• [EXERCISE REQUIREMENTS]:
When a line of the entries contains the word "constraint", report that line.

• [DATASET]:
========================================
--- config.mk ---
export PLATFORM = sky130hd
export DESIGN_NAME = shiftreg_ctrl
export DESIGN_NICKNAME = d
export VERILOG_FILES = /design/src/rtl/shiftreg_ctrl.sv
export SDC_FILE = /design/constraint.sdc
export NUM_CORES = 1
export LEC_CHECK = 0
export ABC_AREA = 1
export BUFFER_PORTS_ARGS = -buffer_cell sky130_fd_sc_hd__buf_4
export CORE_MARGIN = 2
export CORE_UTILIZATION = 40
export CTS_CLUSTER_SIZE = 24
export DETAILED_ROUTE_END_ITERATION = 7
export PLACE_DENSITY = 0.83
export SLEW_MARGIN = 10
export SYNTH_ARGS = -nofsm -noshare
export SYNTH_HDL_FRONTEND = slang
export SYNTH_SLANG_ARGS = --single-unit
--- constraint.sdc ---
create_clock -name clk -period 1.5 [get_ports clk]
set_clock_uncertainty 0.2 [all_clocks]
set_input_delay 0.15 -clock clk [delete_from_list [all_inputs] [get_ports clk]]
set_output_delay 0.15 -clock clk [all_outputs]
set_load 0.01 [all_outputs]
========================================
• [RESULT FOR THIS TASK]:
export SDC_FILE = /design/constraint.sdc
--- constraint.sdc ---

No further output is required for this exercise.